Once this is done there will be several arguments listed and can be more complex than this.
What I generate at the end is a dummy MARC record. The dummy record contains the reading list code and the record number. Using the record number I can input the reading list code into Sierra.
Reclassification is one of the simplest processes I run. It is important in the age of shelf ready to keep collections up to date as new class ranges are formed or discontinued. This leads to split runs of books on the same topic. I extract the records from Sierra, run in MARCEdit “generate classification” and then load the new classmarks back into Sierra into a local field the same way I load the module codes.

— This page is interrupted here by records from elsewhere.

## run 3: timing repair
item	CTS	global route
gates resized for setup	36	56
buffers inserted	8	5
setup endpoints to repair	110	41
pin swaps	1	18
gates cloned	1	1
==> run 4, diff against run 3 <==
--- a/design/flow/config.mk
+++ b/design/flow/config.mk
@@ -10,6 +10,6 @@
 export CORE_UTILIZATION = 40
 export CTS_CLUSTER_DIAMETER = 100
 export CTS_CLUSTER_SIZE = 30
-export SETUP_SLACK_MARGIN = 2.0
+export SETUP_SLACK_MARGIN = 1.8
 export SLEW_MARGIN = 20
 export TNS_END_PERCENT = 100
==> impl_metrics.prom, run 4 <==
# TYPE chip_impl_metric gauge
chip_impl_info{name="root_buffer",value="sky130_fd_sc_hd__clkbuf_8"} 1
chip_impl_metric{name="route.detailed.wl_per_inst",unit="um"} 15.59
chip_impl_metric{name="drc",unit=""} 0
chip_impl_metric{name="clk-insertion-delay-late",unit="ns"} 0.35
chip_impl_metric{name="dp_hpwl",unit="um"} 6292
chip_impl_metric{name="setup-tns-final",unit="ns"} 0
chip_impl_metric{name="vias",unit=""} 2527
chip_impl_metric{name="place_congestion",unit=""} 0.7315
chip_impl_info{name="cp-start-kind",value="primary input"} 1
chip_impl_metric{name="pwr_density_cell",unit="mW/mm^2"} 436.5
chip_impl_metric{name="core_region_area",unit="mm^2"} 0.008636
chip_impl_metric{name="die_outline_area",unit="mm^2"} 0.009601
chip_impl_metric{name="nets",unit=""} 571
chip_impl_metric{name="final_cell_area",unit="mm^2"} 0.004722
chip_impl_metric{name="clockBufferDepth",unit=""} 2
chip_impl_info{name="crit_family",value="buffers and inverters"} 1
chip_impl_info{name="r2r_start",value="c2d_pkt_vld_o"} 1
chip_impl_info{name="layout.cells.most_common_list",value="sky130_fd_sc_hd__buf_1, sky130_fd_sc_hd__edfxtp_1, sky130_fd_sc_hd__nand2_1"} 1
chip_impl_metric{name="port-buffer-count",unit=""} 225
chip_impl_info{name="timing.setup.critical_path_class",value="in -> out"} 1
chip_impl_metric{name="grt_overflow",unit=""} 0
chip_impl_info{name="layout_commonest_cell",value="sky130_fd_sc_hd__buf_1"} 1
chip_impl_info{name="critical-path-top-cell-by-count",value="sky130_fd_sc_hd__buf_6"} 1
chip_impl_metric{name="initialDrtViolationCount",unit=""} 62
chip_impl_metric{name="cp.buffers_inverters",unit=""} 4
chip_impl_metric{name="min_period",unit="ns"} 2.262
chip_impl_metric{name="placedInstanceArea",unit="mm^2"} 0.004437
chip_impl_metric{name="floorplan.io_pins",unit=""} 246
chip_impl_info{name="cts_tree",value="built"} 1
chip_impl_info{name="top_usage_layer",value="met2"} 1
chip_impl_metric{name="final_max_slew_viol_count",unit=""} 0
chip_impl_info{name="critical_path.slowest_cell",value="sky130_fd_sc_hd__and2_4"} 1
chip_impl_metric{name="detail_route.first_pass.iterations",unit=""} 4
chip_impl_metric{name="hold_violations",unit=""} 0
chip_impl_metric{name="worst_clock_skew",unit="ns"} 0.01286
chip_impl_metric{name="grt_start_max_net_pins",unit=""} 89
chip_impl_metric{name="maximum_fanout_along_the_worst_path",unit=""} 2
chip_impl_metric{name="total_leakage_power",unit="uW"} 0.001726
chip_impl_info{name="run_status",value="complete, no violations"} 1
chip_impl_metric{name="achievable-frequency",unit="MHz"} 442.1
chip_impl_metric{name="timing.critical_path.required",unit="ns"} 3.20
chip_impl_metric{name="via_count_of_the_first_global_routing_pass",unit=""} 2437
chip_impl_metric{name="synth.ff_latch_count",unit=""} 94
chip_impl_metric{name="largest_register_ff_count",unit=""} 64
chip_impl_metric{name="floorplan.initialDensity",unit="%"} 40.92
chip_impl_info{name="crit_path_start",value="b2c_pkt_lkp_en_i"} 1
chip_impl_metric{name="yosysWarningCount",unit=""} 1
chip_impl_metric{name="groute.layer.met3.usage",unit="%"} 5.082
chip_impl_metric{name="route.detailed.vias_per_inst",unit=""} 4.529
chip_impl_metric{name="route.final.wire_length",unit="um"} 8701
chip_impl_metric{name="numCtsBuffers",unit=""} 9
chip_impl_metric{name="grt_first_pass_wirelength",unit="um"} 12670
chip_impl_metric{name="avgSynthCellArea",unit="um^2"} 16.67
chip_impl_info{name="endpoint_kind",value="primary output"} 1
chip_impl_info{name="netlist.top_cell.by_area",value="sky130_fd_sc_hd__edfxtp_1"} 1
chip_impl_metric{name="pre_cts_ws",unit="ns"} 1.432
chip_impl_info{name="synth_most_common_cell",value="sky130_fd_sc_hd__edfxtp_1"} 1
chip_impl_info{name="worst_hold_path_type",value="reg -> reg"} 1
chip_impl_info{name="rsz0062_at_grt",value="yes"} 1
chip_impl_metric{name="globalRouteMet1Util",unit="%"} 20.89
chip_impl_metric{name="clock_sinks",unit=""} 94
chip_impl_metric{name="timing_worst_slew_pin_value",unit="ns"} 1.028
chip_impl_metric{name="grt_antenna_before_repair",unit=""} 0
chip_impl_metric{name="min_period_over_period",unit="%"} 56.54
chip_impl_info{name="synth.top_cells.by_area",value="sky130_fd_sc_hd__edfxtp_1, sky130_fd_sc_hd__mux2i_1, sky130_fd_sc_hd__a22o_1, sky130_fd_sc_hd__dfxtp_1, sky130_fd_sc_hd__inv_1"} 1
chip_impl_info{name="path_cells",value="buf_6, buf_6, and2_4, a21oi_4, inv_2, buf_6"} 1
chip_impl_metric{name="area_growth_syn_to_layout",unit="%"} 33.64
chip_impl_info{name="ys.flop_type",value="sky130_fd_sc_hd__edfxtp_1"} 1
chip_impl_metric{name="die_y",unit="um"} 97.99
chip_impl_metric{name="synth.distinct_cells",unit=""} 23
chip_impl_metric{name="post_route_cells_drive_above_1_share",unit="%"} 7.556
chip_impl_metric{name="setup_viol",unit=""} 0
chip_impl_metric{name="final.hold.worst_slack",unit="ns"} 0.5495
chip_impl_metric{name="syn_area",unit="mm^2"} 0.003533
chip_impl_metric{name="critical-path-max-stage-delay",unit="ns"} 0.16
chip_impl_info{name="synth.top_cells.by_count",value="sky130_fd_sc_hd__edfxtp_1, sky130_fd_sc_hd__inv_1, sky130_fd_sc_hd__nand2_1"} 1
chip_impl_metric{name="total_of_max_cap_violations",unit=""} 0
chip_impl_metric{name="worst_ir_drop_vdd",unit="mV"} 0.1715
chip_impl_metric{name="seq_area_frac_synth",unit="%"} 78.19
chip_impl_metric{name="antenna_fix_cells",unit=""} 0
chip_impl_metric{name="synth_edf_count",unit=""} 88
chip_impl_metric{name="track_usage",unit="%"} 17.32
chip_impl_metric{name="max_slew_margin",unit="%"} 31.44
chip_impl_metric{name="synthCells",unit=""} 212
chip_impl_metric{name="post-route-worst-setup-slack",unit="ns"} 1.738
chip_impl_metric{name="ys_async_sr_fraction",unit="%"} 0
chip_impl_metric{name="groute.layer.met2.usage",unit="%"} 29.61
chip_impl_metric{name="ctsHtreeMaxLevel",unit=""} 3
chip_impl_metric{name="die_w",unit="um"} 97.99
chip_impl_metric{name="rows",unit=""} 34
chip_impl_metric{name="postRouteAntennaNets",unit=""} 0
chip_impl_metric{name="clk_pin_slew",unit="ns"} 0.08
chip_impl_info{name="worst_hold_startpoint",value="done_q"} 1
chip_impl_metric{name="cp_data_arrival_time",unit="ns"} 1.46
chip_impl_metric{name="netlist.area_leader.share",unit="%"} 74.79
From an optimization exercise on the open Yosys and OpenROAD flow, aimed at small area; shortcuts taken in it are not production practice. Where RTL was checked, it was by simulation tests only, not by an equivalence proof against the original. The RTL of run 7 was laid out without a check of its function. Power and IR drop assume default switching activity.

==> flow/design.v (outline; a module is shown in full before it is edited, if it fits) <==
// module dc_out_cal: 121 lines
// module dc_cal_arith: 655 lines
module dc_out_cal #(
    parameter int NUM_CH    = 2,
    parameter int IN_W      = 16,
    parameter int DAC_W     = 12,
    parameter int SLOPE_W   = 16,
    parameter int CAL_SCALE = 11,
    parameter int IN_SHIFT  = 3,
    parameter int STEP_W    = 12
) (
    input  logic                      clk,
    input  logic                      reset,
    input  logic                      sample_tick,
    input  logic [NUM_CH-1:0]         enable,
    input  logic [NUM_CH*IN_W-1:0]    dc_ofs,
    input  logic [NUM_CH*SLOPE_W-1:0] slope,
    input  logic [NUM_CH*DAC_W-1:0]   intercept,
    input  logic                      clip_clr,
    input  logic [STEP_W-1:0]         slew_step,
    output logic [NUM_CH*DAC_W-1:0]   dac_word,
    output logic                      dac_valid,
    output logic [NUM_CH-1:0]         clip
);
  // ...
==> flow/flow/run.sh <==
#!/bin/bash
# Own layout flow: the standard synthesis, then a polarity clean-up of the full adders in
# its netlist (fapol.py: fewer inverters, same registers, same function), then the standard flow's
# standard layout steps from the clean netlist on.  Each tool's output goes to its own log
# in this folder.
set -euo pipefail
W=$(pwd)
R=$W/orfs/results/$FLOW_PLATFORM/dc_out_cal/base
bash standard.sh synth > "$W/flow_synth.log" 2>&1
cp "$R/1_2_yosys.v" "$W/1_2_yosys.standard.v"
python3 "$W/flow/fapol.py" "$W/1_2_yosys.standard.v" "$W/1_2_yosys.fapol.v" > "$W/flow_fapol.log" 2>&1
cp "$W/1_2_yosys.fapol.v" "$R/1_2_yosys.v"
touch "$R/1_2_yosys.v"
rm -f "$R/1_synth.odb"
# Port buffers: a small plain buffer on every input and output port (the standard flow picks
# a delay buffer).
bash standard.sh finish "BUFFER_PORTS_ARGS=-buffer_cell ${PORT_BUF:-sky130_fd_sc_hd__buf_1}" > "$W/flow_finish.log" 2>&1
==> flow/standard.sh <==
#!/bin/bash
# synth_recipe.tcl (not shown) runs the flow's synth.tcl, then flattens the netlist and writes it again
# the make line also repeats each setting of config.mk as NAME=value (left out here)
make -C /OpenROAD-flow-scripts/flow DESIGN_CONFIG=/design/flow/config.mk WORK_HOME=/design/flow/orfs CLKGATE_MAP_FILE= SYNTH_SCRIPT=/design/flow/synth_recipe.tcl "${@:-finish}"
==> flow/config.mk <==
export PLATFORM = sky130hd
export DESIGN_NAME = dc_out_cal
export DESIGN_NICKNAME = dc_out_cal
export VERILOG_FILES = /design/flow/design.v
export SDC_FILE = /design/flow/constraint.sdc
export NUM_CORES = 4
export LEC_CHECK = 0
export CAP_MARGIN = 20
export CORE_MARGIN = 2
export CORE_UTILIZATION = 40
export CTS_BUF_LIST = sky130_fd_sc_hd__clkbuf_16
export GPL_TIMING_DRIVEN = 0
export SETUP_SLACK_MARGIN = 0.05
export SLEW_MARGIN = 20
==> flow/constraint.sdc <==
create_clock -name core_clock -period 7.0 [get_ports {clk}]
set_input_delay 1.4000 -clock core_clock [delete_from_list [all_inputs] [get_ports {clk}]]
set_output_delay 1.4000 -clock core_clock [all_outputs]
set_load 0.01 [all_outputs]
What follows belongs to an exercise in optimizing a design on an open flow for a short achievable clock period, few clock cycles per item and low power; a production flow would make more cautious choices. Function was checked by simulation only, so behaviour that the tests miss may differ from the original. Power and IR drop assume default switching activity.

==> inputs of job 9985 <==
==> flow/design.v (excerpt) <==
module riscv_hart_top #(
	parameter logic [XLEN-1:0] RESET_PC = 32'h0000_0000
) (
	input  logic            clock_bus_i,
	input  logic            reset_i,
	output logic [3:0]      exception_bus_o,
	output logic [XLEN-1:0] inst_addr_o,
	output logic            mem_req0_o,
	output logic [XLEN-1:0] mem_add0_o,
	input  logic [XLEN-1:0] mem_data0_i,
	input  logic            mem_done0_i,
	output logic            mem_req1_o,
	output logic            mem_rw1_o,
	output logic [XLEN-1:0] mem_add1_o,
	output logic [XLEN-1:0] mem_data1_o,
	input  logic [XLEN-1:0] mem_data1_i,
	input  logic            mem_done1_i,
	output logic            per_req_o,
	output logic            per_rw_o,
	output logic [XLEN-1:0] per_add_o,
	output logic [XLEN-1:0] per_data_o,
	input  logic [XLEN-1:0] per_data_i
);
	logic            hart_mreq;
	logic            hart_preq;
	logic            hart_rw;
	logic [XLEN-1:0] hart_add;
	logic [XLEN-1:0] hart_wdata;
	riscv_hart_core #(
		.RESET_PC (RESET_PC)
	) hart_inst (
		.clock_bus_i     (clock_bus_i),
		.reset_i         (reset_i),
		.inst_req_o      (mem_req0_o),
		.inst_addr_o     (mem_add0_o),
		.inst_data_i     (mem_data0_i),
  ...
clock: 9.0 ns
lec_check: 0
abc_clock_period_in_ps: 3000
cap_margin: 30
core_margin: 2
core_utilization: 40
cts_buf_list: sky130_fd_sc_hd__clkbuf_8
cts_cluster_diameter: 50
cts_cluster_size: 16
setup_slack_margin: 5
slew_margin: 30
run.sh (not shown) runs the stock make flow with config.mk's settings and CLKGATE_MAP_FILE= SYNTH_SCRIPT=/design/flow/synth_recipe.tcl, a recipe that flattens the netlist after the stock synthesis.
==> job 6878 (differences from job 9985) <==
--- a/flow/design.v
+++ b/flow/design.v
@@ -38,12 +38,12 @@
 	output logic [XLEN-1:0] result_o,
 	output logic            equal_o
 );
 	logic [XLEN-1:0] sum;
 	logic            less;
-	assign sum     = a_i + (sub_i ? ~b_i : b_i) + {{(XLEN-1){1'b0}}, sub_i};
-	assign less    = (a_i[XLEN-1] ^ b_i[XLEN-1]) ? a_i[XLEN-1] : sum[XLEN-1];
+	assign sum     = a_i + b_i + {{(XLEN-1){1'b0}}, sub_i};
+	assign less    = (a_i[XLEN-1] == b_i[XLEN-1]) ? a_i[XLEN-1] : sum[XLEN-1];
 	assign equal_o = (a_i == b_i);
 	always_comb begin
 		case (fn_i)
 			4'b0001: result_o = {{(XLEN-1){1'b0}}, less};
 			4'b0010: result_o = a_i ^ b_i;
@@ -101,21 +101,18 @@
 	logic            d_valid;
 	logic            d_pred;      
 	logic [XLEN-1:0] ir;
 	logic [XLEN-1:0] d_pc;
 	logic            x_valid;
-	logic [XLEN-1:0] x_a, x_b;
-	logic [11:0]     x_imm;       
+	logic [XLEN-1:0] x_a, x_b;    
+	logic [19:0]     x_imm;       
 	logic [XLEN-1:0] x_pc;
 	logic [4:0]      x_rd;
 	logic            x_we;        
 	logic            x_mem, x_st, x_br, x_jal, x_pred, x_bne, x_sub;
 	logic            x_misal;     
 	logic [3:0]      x_fn;
-	logic            w_valid;
-	logic [4:0]      w_rd;
-	logic [XLEN-1:0] w_res;
 	logic            m_mreq;      
 	logic            m_preq;      
 	logic            m_rw;
 	logic            m_we;        
 	logic [4:0]      m_rd;
@@ -148,14 +145,13 @@
 	logic d_use1, d_use2, d_we, d_sub;
 	assign d_use1 = d_op | d_opi | d_ld | d_st | d_br;
 	assign d_use2 = d_op | d_st | d_br;
 	assign d_we   = (d_op | d_opi | d_lui | d_ld | d_jal) && (rd != 5'd0);
 	assign d_sub  = d_op && (f3 == 3'b010 || (f3 == 3'b000 && ir[30]));
-	logic [XLEN-1:0] imm_i, imm_u, imm_j;
+	logic [XLEN-1:0] imm_i, imm_u;
 	assign imm_i = {{20{ir[31]}}, ir[31:20]};
 	assign imm_u = {ir[31:12], 12'b0};
-	assign imm_j = {{11{ir[31]}}, ir[31], ir[19:12], ir[20], ir[30:21], 1'b0};
 	logic [XLEN-1:0] rf_a, rf_b;
 	logic            rf_we;
 	logic [4:0]      rf_wa;
 	logic [XLEN-1:0] rf_wd;
 	riscv_regfile regfile_inst (
@@ -166,13 +162,10 @@
 		.rs2_data_o  (rf_b),
 		.rd_we_i     (rf_we),
 		.rd_addr_i   (rf_wa),
 		.rd_data_i   (rf_wd)
 	);
-	logic [XLEN-1:0] op_a, op_b;
-	assign op_a = (w_valid && w_rd == rs1) ? w_res : rf_a;
-	assign op_b = (w_valid && w_rd == rs2) ? w_res : rf_b;
 	logic haz;
 	assign haz = (x_valid && x_we && ((d_use1 && x_rd == rs1) || (d_use2 && x_rd == rs2))) ||
 	             (m_we && ((d_use1 && m_rd == rs1) || (d_use2 && m_rd == rs2)));
 	logic [XLEN-1:0] alu_res;
 	logic            alu_eq;
@@ -184,12 +177,12 @@
 		.result_o (alu_res),
 		.equal_o  (alu_eq)
 	);
 	logic [XLEN-1:0] x_addr, x_alt;
 	logic            x_mispred;
-	assign x_addr    = x_a + {{20{x_imm[11]}}, x_imm};
-	assign x_alt     = x_pc + ((x_pred || x_jal) ? 32'd4 : {{19{x_imm[11]}}, x_imm, 1'b0});
+	assign x_addr    = x_a + {{20{x_imm[11]}}, x_imm[11:0]};
+	assign x_alt     = x_pc + (x_pred ? 32'd4 : {{11{x_imm[19]}}, x_imm, 1'b0});
 	assign x_mispred = x_jal ? !x_pred : ((alu_eq ^ x_bne) != x_pred);
 	logic f_free, f_done;
 	assign f_done = f_busy && inst_done_i;
 	assign f_free = (!f_busy && !f_req) || f_done;
 	logic m_free;
@@ -203,14 +196,14 @@
 	assign x_exc_pend = x_valid && x_mem && x_misal;
 	logic x_free, d_issue;
 	assign x_free  = !x_valid || (!x_ctl && x_done_nb);
 	assign d_issue = d_valid && !d_illegal && !haz && x_free;
 	logic x_wr;
-	assign x_wr  = x_valid && x_we && !x_mem && !m_we && (!x_jal || !x_mispred || f_free);
-	assign rf_we = m_we || w_valid;
-	assign rf_wa = m_we ? m_rd : w_rd;
-	assign rf_wd = m_we ? (m_preq ? per_data_i : mem_data_i) : w_res;
+	assign x_wr  = x_valid && x_we && !x_mem && !m_we;
+	assign rf_we = m_we || x_wr;
+	assign rf_wa = m_we ? m_rd : x_rd;
+	assign rf_wd = m_we ? (m_preq ? per_data_i : mem_data_i) : alu_res;
 	logic            in_jal, in_pred, in_sign;
 	logic [11:0]     in_off;      
 	logic [13:0]     in_lo;
 	logic [18:0]     hi, hi_inc, hi_dec;
 	logic [XLEN-1:0] in_tgt;
@@ -259,32 +252,30 @@
 			f_req   <= 1'b0;
 			f_busy  <= 1'b0;
 			f_pc    <= RESET_PC;
 			d_valid <= 1'b0;
 			x_valid <= 1'b0;
-			w_valid <= 1'b0;
 			m_mreq  <= 1'b0;
 			m_preq  <= 1'b0;
 			m_we    <= 1'b0;
 			exc     <= EXC_NONE;
 		end else begin
 			f_busy <= f_busy_n;
 			f_req  <= f_busy_n || want;
 			if (accept && in_pred && !x_redirect)
 				f_pc <= in_tgt;
 			else if (x_redirect)
-				f_pc <= x_jal ? alu_res : x_alt;
+				f_pc <= x_alt;
 			else if (accept)
 				f_pc <= f_pc + 32'd4;
 			if (x_redirect)
 				d_valid <= 1'b0;
 			else if (accept)
 				d_valid <= 1'b1;
 			else if (d_issue)
 				d_valid <= 1'b0;
 			x_valid <= d_issue || (x_valid && !(x_ctl ? x_done_ctl : x_done_nb));
-			w_valid <= x_wr;
 			if (x_handoff) begin
 				m_mreq <= !x_addr[31];
 				m_preq <= x_addr[31];
 				m_we   <= x_we;
 			end else if (m_preq || (m_mreq && mem_done_i)) begin
@@ -301,32 +292,32 @@
 			ir     <= inst_data_i;
 			d_pc   <= f_pc;
 			d_pred <= in_pred;
 		end
 		if (x_free) begin
-			x_a     <= d_jal ? d_pc : d_lui ? '0 : op_a;
-			x_b     <= d_use2 ? op_b : d_lui ? imm_u : d_jal ? imm_j : imm_i;
-			x_imm   <= d_st ? {ir[31:25], ir[11:7]} : d_br ? {ir[31], ir[7], ir[30:25], ir[11:8]} : ir[31:20];
+			x_a     <= d_jal ? d_pc : d_lui ? '0 : rf_a;
+			x_b     <= d_use2 ? (d_sub ? ~rf_b : rf_b) : d_lui ? imm_u : d_jal ? 32'd4 : imm_i;
+			x_imm   <= d_st  ? {{8{ir[31]}}, ir[31:25], ir[11:7]} :
+			           d_br  ? {{8{ir[31]}}, ir[31], ir[7], ir[30:25], ir[11:8]} :
+			           d_jal ? {ir[31], ir[19:12], ir[20], ir[30:21]} : {{8{ir[31]}}, ir[31:20]};
 			x_pc    <= d_pc;
 			x_rd    <= rd;
 			x_we    <= d_we;
 			x_mem   <= d_ld || d_st;
 			x_st    <= d_st;
 			x_br    <= d_br;
 			x_jal   <= d_jal;
 			x_pred  <= d_pred;
 			x_bne   <= f3[0];
 			x_sub   <= d_sub;
-			x_misal <= (op_a[1:0] + (d_st ? ir[8:7] : ir[21:20])) != 2'b00;
+			x_misal <= (rf_a[1:0] + (d_st ? ir[8:7] : ir[21:20])) != 2'b00;
 			x_fn    <= !(d_op || d_opi)  ? 4'b0000 :
 			           (f3 == 3'b010) ? 4'b0001 :
 			           (f3 == 3'b100) ? 4'b0010 :
 			           (f3 == 3'b110) ? 4'b0100 :
 			           (f3 == 3'b111) ? 4'b1000 : 4'b0000;
 		end
-		w_rd  <= x_rd;
-		w_res <= x_jal ? x_alt : alu_res;
 		if (x_handoff) begin
 			m_rw    <= x_st;
 			m_rd    <= x_rd;
 			m_addr  <= x_addr;
 			m_wdata <= x_b;
- CTS_CLUSTER_DIAMETER: 50 -> 55
- CTS_CLUSTER_SIZE: 16 -> 20
==> summary.txt <==
Status
  – Outcome: finished clean

STA
  – Slew at the pin closest to its max-slew limit: 1.41 ns
  – Final Cycle Share: 44.8%

Worst setup path
  – Data required time of the worst path: 9.56 ns
  – CP Depth: 7
  – Maximum fanout along the worst path: 36
  – Minimum setup slack among reg-to-reg paths: 4.97 ns
  – Cell breakdown of the critical path: clkbuf_8 -> mux4_2 -> mux4_2 -> mux2i_2 -> nor2_1 -> xnor2_1 -> o21ai_0
  – Capturing element of the worst setup path: hart_inst.x_b[1]
  – Worst setup path category: reg2reg

Floorplanning
  – Tapcell Cnt: 2,204

Yosys
  – Share of the synthesized area in the top cell type: 57.4%

Layout
  – Buffer count excluding the clock tree in the final layout: 448
  – Share of final layout cell area taken by non-clock buffers: 5.73%

Detailed routing
  – DRC marker count from the first detailed-route iteration: 5,389
  – Wire length the detailed router placed on met1: 86.3 mm
  – Wire length after detailed routing: 223 mm
the above is filed under job 6878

The scope of the project is potentially any legacy record that is not as good as it could be for discovery and access. However to begin with I selected all those records that lacked LCSH. These records had other issues I outlined at the start, such as in accurate headings (or no headings), missing data and so on. I followed various steps from normalising the search data, to enhancing the records with automatic processes in MARCEdit. It even gave me an opportunity to add some linked data elements to our records.
This summarises the steps I take.
I exporting the target records from Sierra and put them through MarcBreaker. From here I extracted different data points from the records to form a search strategy. This data needed significant normalization as metadata transcription practices vary enormously. Once I have the normalised data points I make them searchable via z39.50
This examples shows a sample search for the author (surname only), the ISBN, the title proper and the publication date.
I select sources I have access to where better records are likely to exist, in this case the Library of Congress, and run a custom search. I then analyse the results and see what was accepted and rejected. Sometimes records do exist but the data points don’t match, such as the date or even the title proper. All those that fail to match I save and try another source such as the British Library.
At this point I take the downloaded record and match it to the original Sierra record using the Merge Records function. I insert the Sierra local number into the improved external record and run the MarcEdit automatic transformations adding Fast headings, making some programmatic RDA changes and adding linked data points.
For all of these projects I have learned the importance of data normalisation. It has made me more aware of consistency in transcription and showed me fairly clearly the limitations of MARC for machine processing.
Documentation is very important, recording what was done and what needs to be done really helps to keep the projects coherent. I put a high importance on naming my files as descriptively as possible and where possible recording notes or comments.
Another important feature to the projects was using the online file sharing site Box. It versions every time I save, so any mistakes I make including in editing MARC records can be undone if I inadvertently save it.
When dealing with batches of records I find it is vital to break them down into smaller chunks. It adds a bit of time but it makes dealing with the records much more manageable.
And finally trail and error really do work. I frequently had an idea, tried it out, found it didn’t work and amended it until it did.